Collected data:
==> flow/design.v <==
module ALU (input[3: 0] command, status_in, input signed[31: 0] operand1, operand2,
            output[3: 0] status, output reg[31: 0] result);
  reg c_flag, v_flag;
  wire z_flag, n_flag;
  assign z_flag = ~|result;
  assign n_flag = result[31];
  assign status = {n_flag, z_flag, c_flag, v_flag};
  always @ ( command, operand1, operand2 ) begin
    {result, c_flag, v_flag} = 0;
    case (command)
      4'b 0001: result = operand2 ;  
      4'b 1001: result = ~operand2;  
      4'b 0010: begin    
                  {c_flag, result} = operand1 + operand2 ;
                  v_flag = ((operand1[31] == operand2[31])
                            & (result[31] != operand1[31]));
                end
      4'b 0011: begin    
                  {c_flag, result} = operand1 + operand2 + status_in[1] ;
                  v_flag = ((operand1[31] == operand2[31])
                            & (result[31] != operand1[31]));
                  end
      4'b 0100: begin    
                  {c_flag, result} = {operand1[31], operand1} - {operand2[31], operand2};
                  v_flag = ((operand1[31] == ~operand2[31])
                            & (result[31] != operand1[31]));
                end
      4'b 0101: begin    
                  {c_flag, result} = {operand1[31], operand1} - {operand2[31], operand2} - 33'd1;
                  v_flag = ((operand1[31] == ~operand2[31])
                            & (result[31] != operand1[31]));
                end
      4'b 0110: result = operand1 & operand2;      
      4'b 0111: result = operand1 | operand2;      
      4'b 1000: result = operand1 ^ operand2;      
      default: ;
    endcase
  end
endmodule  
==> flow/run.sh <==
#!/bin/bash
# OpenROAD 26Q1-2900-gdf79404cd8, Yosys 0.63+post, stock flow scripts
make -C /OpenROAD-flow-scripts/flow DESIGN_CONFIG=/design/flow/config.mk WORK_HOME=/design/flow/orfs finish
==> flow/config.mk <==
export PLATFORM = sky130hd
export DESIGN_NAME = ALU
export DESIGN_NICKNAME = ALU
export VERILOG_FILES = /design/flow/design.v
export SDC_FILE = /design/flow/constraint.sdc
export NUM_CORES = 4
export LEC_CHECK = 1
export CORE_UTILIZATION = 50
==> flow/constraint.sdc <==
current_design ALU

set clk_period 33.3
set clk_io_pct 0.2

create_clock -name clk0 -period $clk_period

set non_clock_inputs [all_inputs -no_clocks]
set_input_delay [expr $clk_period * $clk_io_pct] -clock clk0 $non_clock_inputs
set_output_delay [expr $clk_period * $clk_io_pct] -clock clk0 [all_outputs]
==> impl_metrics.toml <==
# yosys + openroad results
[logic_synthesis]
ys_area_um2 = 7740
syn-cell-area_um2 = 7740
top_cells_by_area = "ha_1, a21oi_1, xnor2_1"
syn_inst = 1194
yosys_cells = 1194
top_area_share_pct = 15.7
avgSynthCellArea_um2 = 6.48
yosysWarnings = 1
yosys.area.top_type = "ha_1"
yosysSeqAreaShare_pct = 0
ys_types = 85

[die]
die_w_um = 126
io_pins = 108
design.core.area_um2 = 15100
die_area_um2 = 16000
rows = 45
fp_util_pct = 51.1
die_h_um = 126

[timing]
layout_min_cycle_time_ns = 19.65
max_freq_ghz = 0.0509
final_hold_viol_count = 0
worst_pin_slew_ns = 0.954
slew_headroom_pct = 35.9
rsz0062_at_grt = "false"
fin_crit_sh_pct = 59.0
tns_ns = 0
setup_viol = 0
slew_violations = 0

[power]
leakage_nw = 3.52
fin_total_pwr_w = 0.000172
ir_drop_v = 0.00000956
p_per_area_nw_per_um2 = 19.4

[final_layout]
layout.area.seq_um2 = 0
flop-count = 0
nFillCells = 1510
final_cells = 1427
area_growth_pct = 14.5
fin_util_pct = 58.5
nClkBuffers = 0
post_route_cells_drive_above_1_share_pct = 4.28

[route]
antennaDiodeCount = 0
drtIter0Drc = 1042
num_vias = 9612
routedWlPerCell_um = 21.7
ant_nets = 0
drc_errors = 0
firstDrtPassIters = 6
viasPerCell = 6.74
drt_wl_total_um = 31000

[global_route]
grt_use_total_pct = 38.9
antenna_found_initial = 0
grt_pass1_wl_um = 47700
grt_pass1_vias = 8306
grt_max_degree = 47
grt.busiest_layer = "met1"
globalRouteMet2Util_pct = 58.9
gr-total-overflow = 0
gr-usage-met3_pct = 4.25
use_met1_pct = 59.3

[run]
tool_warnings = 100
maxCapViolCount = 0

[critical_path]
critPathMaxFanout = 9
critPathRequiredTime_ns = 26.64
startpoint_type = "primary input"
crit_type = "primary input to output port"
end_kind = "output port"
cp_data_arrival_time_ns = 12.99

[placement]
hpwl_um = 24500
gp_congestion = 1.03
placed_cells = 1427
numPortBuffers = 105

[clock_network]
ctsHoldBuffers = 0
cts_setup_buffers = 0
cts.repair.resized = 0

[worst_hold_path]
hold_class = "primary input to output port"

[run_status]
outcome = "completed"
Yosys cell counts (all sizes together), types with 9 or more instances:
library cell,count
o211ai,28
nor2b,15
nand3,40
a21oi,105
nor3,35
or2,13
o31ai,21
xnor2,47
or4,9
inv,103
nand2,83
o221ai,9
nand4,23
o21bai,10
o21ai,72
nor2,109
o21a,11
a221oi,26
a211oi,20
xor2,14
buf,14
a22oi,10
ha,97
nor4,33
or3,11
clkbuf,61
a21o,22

---

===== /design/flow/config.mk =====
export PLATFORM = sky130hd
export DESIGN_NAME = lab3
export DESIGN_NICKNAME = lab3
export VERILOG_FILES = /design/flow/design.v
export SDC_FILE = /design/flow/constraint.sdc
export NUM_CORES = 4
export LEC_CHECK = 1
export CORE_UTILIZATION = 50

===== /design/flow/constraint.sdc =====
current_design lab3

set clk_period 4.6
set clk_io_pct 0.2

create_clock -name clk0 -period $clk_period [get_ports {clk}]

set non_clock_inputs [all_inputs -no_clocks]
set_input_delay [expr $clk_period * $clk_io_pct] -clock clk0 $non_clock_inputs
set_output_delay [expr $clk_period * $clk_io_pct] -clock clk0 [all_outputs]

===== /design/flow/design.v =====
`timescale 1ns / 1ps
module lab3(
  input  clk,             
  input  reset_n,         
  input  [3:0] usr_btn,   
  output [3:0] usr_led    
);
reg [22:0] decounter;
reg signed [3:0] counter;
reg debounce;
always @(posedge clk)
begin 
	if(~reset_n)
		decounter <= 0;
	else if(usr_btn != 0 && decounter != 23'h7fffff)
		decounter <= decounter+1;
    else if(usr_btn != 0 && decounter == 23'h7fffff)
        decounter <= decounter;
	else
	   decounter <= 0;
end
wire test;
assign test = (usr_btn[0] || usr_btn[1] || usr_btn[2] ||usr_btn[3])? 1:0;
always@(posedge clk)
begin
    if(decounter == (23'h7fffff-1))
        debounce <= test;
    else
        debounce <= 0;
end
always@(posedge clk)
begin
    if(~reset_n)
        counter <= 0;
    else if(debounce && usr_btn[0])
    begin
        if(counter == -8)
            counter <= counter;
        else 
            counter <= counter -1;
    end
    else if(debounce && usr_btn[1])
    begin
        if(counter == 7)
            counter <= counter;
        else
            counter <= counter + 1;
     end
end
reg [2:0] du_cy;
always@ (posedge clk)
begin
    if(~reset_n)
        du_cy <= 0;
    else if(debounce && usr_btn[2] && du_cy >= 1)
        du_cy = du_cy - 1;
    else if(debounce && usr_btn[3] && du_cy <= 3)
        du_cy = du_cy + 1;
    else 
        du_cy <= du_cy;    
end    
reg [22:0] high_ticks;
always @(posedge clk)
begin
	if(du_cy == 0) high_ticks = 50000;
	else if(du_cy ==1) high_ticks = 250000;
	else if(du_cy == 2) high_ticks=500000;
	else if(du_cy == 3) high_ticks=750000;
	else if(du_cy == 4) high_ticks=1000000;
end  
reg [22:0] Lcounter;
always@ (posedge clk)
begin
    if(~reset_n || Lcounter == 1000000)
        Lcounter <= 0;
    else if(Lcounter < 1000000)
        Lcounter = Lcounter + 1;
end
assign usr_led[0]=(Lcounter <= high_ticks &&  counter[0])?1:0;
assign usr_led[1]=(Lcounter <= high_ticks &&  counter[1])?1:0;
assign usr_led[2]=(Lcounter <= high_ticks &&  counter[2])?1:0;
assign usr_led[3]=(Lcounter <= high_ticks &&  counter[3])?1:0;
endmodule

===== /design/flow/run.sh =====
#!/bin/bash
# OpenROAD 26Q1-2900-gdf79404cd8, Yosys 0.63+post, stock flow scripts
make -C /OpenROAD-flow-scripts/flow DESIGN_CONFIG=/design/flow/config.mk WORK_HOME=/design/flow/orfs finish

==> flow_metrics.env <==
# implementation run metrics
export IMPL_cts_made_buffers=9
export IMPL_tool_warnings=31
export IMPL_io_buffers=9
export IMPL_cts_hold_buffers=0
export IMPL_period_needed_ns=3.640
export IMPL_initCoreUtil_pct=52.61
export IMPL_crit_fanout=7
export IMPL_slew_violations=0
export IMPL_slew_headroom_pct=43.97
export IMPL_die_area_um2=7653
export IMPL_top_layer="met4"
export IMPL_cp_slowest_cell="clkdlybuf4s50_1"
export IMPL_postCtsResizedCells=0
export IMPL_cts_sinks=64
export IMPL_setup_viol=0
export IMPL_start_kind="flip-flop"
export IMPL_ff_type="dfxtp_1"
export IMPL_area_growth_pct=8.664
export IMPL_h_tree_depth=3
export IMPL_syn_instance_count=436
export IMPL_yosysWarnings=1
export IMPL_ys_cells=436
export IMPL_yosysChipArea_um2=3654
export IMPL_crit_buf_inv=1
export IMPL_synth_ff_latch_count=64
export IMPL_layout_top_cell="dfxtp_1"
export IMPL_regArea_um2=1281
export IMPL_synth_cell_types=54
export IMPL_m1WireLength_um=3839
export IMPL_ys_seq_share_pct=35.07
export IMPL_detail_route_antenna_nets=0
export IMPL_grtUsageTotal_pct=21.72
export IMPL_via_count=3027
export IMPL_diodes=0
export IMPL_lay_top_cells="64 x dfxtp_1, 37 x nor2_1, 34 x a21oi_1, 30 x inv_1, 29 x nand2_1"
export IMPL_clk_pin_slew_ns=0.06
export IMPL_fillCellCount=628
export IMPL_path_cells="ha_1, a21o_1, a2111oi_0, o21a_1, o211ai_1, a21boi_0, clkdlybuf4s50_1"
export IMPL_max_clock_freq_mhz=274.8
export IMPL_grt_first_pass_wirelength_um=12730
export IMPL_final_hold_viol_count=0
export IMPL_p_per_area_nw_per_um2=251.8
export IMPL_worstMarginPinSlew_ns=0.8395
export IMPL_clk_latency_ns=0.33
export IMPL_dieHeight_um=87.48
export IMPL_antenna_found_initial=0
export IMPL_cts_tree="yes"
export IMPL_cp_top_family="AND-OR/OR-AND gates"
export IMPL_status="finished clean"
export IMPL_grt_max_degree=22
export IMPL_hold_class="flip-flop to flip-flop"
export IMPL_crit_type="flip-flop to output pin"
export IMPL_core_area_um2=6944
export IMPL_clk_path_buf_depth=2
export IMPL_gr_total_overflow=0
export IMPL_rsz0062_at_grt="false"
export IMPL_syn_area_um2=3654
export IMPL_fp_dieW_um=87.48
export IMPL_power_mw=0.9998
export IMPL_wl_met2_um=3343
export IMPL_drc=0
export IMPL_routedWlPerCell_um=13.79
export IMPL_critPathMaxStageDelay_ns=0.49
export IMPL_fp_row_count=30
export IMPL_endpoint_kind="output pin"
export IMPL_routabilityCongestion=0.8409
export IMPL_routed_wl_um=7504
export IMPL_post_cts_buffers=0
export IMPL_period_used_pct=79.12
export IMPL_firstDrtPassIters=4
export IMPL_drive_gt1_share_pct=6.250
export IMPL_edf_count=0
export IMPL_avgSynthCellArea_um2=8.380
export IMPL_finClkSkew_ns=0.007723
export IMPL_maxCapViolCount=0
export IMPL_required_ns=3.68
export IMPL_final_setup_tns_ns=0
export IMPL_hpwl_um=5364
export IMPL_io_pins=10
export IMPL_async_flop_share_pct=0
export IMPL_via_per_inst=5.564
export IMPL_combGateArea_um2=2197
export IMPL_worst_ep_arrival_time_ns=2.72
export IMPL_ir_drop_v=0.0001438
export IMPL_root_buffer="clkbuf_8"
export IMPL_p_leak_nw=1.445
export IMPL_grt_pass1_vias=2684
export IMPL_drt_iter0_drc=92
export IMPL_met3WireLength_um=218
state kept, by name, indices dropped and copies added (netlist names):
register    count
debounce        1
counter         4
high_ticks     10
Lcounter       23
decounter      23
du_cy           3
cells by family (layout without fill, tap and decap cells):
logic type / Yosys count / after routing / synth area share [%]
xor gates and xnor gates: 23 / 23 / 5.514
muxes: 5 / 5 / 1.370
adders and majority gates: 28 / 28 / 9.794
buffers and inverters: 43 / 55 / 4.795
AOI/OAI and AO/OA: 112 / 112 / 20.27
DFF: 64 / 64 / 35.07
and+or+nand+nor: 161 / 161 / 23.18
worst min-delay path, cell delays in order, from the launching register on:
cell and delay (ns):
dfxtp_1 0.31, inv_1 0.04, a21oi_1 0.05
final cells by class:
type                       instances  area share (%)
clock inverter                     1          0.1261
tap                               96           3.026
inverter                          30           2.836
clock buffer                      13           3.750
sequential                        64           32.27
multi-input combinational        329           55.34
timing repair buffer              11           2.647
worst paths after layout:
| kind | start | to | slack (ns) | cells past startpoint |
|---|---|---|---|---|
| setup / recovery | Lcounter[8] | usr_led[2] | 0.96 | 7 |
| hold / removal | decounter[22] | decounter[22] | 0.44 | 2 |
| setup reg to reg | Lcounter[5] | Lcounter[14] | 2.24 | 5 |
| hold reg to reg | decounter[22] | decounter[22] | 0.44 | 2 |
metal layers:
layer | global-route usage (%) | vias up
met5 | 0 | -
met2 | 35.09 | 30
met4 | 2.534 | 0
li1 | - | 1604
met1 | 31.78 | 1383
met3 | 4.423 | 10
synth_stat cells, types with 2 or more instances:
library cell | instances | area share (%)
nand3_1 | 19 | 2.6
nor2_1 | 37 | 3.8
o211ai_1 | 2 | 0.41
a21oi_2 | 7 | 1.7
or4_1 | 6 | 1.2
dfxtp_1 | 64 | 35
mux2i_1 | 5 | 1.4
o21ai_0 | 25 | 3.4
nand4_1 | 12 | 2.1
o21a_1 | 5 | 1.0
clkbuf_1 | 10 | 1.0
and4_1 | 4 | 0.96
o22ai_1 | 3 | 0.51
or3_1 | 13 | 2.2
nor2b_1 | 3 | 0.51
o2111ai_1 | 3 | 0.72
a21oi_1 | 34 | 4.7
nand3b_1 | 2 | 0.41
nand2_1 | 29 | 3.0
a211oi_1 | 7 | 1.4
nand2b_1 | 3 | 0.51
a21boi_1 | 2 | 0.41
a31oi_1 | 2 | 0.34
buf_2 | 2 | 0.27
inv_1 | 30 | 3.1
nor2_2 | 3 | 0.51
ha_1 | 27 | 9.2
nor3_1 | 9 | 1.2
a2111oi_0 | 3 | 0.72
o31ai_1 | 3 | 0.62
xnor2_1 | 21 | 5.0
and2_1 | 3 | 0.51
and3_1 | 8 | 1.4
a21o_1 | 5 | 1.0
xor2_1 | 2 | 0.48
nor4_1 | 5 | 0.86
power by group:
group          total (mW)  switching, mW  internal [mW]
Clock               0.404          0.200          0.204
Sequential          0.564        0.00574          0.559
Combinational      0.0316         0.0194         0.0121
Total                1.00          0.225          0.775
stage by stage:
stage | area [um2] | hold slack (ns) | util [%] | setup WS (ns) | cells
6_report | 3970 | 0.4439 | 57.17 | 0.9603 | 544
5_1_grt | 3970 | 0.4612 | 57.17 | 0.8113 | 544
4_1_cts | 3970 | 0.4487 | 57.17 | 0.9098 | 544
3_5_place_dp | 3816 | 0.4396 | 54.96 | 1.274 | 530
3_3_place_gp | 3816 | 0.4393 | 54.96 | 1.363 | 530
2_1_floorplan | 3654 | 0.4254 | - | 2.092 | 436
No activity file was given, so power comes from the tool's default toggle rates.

Exercise details → Tell me how many lines of the data hold the word "false", giving only the number.

Solution for this exercise → 2